* ACTIVITY *
For this listing, the lines between the one holding "around 1500 sq um" and the one holding "between 4 and 5", inclusive, must be set down exactly.

* ENTRIES SHOWN *
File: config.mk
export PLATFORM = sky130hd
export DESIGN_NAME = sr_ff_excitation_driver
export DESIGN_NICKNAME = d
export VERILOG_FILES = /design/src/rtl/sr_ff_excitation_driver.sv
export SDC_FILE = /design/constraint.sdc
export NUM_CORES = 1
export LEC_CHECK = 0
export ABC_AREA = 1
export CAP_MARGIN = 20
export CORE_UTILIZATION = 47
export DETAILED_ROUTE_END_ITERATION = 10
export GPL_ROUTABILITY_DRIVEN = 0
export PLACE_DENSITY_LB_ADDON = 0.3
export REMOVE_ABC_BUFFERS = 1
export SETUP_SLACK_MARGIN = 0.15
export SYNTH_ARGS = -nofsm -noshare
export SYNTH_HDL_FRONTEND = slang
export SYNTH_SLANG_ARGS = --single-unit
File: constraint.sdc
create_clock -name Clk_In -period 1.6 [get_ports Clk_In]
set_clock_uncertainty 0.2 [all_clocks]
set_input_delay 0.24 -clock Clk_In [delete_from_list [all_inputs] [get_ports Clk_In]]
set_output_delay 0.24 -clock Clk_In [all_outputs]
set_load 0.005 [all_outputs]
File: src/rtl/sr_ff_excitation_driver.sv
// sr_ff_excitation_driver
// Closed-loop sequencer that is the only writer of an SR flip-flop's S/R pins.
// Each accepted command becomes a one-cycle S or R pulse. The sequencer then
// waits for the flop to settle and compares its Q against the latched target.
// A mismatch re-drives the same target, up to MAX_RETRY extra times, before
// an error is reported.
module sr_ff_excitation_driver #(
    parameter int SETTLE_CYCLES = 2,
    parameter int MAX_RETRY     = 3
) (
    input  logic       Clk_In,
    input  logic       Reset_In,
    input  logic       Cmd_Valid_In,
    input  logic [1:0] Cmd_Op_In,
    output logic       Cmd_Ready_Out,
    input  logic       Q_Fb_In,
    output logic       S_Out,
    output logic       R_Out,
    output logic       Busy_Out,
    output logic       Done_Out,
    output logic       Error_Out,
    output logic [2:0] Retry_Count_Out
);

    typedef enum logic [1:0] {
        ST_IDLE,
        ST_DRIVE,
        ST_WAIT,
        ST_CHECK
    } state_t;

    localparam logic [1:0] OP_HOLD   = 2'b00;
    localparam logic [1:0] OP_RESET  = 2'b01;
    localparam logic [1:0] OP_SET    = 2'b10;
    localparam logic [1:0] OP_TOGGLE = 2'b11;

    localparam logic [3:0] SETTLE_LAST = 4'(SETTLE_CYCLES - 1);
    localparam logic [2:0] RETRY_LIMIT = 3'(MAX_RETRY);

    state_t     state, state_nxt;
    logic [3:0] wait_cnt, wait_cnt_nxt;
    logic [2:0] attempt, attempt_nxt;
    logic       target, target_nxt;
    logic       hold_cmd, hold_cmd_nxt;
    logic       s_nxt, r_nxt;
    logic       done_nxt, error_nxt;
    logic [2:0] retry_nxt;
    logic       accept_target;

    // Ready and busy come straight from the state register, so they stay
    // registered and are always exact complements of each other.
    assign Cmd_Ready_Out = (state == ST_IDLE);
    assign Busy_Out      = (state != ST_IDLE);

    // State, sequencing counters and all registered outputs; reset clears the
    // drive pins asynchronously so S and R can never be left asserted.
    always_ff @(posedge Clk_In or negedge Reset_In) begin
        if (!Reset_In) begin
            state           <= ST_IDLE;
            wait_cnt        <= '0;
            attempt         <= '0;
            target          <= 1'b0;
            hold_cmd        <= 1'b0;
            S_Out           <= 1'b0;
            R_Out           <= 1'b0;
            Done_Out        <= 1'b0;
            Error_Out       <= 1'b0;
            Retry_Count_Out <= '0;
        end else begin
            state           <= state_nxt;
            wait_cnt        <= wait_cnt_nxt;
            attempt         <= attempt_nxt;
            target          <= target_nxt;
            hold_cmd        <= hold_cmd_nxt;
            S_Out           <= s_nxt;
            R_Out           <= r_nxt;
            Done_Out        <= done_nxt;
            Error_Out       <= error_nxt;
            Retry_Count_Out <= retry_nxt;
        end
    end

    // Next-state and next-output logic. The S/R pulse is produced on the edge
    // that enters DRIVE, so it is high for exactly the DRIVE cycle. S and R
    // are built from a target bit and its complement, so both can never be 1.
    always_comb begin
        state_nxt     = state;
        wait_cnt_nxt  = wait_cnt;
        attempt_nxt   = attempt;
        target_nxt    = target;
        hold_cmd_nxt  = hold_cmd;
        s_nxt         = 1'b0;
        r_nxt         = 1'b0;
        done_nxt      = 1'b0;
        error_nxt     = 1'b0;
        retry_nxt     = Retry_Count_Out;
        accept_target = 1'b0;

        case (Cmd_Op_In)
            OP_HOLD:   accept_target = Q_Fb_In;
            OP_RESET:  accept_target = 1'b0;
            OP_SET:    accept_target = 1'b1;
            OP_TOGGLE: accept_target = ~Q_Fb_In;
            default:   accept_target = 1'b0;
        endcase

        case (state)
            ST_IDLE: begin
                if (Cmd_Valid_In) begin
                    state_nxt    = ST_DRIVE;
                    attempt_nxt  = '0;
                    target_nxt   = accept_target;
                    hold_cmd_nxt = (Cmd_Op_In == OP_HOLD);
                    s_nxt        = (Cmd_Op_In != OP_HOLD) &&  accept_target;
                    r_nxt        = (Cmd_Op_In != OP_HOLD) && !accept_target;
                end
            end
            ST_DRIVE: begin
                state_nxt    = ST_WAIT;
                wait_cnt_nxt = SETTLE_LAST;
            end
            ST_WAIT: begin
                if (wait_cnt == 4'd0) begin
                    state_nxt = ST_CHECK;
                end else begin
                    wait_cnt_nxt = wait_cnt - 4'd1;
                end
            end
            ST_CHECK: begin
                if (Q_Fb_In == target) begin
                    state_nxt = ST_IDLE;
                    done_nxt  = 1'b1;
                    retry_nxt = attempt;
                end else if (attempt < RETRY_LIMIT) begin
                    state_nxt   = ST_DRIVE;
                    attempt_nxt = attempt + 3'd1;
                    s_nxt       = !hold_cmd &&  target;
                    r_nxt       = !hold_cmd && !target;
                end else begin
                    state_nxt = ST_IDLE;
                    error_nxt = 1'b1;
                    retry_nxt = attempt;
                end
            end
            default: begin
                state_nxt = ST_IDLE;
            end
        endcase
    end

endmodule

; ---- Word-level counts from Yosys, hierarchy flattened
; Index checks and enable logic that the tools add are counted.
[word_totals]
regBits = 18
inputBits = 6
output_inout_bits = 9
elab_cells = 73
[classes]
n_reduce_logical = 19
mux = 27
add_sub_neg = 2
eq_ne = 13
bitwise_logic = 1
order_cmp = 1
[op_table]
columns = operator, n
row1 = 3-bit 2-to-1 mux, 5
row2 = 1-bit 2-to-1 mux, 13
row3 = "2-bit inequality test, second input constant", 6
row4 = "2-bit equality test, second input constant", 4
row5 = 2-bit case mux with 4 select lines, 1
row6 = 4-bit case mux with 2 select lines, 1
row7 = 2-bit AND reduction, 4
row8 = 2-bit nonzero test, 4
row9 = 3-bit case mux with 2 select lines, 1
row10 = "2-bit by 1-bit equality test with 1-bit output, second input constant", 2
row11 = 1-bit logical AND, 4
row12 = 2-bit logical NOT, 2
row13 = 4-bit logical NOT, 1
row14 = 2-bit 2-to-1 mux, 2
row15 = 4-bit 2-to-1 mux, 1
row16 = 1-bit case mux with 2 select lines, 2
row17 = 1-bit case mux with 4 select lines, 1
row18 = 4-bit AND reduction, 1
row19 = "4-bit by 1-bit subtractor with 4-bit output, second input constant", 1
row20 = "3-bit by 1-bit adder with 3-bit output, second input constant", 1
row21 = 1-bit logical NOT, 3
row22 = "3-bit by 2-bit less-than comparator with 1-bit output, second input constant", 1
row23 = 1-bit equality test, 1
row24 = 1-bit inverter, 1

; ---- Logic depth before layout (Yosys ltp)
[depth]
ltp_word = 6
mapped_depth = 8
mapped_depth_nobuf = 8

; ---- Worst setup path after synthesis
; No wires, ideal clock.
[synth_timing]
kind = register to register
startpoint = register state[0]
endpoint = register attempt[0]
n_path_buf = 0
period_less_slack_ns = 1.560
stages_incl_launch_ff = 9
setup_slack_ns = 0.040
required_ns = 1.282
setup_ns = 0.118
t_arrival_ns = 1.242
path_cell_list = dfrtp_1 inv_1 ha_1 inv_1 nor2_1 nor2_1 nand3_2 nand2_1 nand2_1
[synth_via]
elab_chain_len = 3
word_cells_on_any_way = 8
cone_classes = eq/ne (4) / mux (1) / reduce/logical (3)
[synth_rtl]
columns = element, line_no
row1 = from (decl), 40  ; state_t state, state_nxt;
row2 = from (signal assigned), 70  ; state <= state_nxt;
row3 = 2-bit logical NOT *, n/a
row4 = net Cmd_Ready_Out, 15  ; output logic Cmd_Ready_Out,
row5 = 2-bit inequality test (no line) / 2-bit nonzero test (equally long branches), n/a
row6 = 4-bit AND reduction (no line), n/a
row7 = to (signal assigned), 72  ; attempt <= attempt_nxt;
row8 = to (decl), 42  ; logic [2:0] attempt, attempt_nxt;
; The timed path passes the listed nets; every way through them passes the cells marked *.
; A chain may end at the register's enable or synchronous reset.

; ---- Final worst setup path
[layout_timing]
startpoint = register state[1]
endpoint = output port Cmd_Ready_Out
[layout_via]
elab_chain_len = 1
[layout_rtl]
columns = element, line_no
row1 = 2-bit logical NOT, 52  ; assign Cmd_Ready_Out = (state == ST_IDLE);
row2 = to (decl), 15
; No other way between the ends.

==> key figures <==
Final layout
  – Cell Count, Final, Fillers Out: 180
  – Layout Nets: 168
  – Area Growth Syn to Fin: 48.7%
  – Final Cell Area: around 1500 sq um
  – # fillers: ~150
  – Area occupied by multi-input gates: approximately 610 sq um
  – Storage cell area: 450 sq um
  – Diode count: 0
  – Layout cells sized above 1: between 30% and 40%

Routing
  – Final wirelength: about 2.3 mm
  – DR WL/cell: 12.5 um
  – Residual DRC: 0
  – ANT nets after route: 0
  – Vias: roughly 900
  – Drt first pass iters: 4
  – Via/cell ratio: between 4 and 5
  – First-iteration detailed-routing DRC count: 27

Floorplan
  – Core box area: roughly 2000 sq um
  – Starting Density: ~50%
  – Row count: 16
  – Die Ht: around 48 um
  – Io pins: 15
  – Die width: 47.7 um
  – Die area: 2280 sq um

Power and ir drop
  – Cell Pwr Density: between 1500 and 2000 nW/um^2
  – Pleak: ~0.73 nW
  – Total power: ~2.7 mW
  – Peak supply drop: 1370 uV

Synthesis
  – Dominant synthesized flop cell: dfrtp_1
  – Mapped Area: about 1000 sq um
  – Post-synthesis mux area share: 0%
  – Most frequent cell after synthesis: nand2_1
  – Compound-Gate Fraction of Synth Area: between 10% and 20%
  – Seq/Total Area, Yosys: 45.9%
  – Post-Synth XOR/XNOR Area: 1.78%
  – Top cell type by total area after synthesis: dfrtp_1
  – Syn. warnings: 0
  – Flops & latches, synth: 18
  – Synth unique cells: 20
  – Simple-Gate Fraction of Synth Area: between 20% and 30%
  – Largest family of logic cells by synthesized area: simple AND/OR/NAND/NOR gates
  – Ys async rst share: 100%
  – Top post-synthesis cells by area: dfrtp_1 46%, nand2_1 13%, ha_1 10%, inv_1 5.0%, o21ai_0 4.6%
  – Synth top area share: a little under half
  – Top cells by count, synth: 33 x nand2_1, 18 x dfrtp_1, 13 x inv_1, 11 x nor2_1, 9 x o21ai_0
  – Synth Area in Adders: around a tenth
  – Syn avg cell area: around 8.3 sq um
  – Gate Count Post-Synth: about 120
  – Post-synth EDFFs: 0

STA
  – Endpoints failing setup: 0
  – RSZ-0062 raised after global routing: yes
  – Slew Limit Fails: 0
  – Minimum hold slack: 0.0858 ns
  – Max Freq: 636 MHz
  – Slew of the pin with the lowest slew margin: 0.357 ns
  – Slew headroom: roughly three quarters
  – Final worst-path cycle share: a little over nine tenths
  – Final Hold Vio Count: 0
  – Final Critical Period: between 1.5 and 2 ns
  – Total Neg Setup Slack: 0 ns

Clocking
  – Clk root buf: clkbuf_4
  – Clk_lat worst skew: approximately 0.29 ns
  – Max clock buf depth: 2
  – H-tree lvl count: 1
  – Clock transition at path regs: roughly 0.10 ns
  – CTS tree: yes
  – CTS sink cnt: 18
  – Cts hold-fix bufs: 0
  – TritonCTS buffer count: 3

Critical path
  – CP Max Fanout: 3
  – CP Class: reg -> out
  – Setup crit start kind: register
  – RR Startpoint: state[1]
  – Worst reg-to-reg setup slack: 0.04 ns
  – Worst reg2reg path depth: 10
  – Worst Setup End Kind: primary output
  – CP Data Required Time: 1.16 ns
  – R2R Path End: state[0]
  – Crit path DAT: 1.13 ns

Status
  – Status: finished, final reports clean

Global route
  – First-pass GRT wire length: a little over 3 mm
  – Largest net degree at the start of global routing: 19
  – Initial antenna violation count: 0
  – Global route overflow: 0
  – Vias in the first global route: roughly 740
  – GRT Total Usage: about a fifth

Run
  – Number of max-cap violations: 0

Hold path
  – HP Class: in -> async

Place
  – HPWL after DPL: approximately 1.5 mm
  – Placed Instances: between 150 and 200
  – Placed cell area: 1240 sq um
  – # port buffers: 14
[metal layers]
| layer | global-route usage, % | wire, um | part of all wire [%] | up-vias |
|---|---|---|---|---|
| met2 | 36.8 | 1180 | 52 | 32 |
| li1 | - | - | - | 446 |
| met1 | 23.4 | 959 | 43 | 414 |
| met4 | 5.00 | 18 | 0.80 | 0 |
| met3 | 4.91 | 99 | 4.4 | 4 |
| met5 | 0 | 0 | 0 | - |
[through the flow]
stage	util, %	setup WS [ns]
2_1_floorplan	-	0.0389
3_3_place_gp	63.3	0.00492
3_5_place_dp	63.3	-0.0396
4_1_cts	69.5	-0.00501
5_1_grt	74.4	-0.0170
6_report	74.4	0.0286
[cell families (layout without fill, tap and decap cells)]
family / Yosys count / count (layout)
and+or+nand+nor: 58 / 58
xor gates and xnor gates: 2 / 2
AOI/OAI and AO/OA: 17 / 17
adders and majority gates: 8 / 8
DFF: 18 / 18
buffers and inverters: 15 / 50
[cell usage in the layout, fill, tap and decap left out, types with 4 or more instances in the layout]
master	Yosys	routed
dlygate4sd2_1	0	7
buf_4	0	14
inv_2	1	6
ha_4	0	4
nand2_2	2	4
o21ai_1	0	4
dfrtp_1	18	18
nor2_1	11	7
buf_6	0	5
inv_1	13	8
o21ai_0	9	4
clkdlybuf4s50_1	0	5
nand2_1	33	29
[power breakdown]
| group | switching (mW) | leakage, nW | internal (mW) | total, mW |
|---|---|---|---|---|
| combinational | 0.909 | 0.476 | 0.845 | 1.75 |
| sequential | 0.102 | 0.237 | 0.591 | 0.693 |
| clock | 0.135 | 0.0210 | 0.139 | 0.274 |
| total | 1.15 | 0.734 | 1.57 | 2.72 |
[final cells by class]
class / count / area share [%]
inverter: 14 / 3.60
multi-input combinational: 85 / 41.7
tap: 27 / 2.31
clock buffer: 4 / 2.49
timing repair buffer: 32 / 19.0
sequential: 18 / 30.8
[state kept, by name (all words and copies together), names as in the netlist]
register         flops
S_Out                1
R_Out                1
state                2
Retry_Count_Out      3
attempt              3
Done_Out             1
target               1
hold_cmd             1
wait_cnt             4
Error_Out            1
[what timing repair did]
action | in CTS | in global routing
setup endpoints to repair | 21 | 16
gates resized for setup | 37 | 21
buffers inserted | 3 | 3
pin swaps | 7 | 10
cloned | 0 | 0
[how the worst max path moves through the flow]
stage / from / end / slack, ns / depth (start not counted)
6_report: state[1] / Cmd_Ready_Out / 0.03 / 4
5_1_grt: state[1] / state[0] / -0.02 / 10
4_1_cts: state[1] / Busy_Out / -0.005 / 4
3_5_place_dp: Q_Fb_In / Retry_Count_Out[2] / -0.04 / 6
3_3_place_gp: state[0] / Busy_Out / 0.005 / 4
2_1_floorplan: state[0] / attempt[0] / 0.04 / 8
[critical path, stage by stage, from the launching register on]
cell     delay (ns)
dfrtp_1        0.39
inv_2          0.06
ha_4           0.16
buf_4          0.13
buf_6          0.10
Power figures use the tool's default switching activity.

* ANSWER FOR THIS EXERCISE *
  – Final Cell Area: around 1500 sq um
  – # fillers: ~150
  – Area occupied by multi-input gates: approximately 610 sq um
  – Storage cell area: 450 sq um
  – Diode count: 0
  – Layout cells sized above 1: between 30% and 40%

Routing
  – Final wirelength: about 2.3 mm
  – DR WL/cell: 12.5 um
  – Residual DRC: 0
  – ANT nets after route: 0
  – Vias: roughly 900
  – Drt first pass iters: 4
  – Via/cell ratio: between 4 and 5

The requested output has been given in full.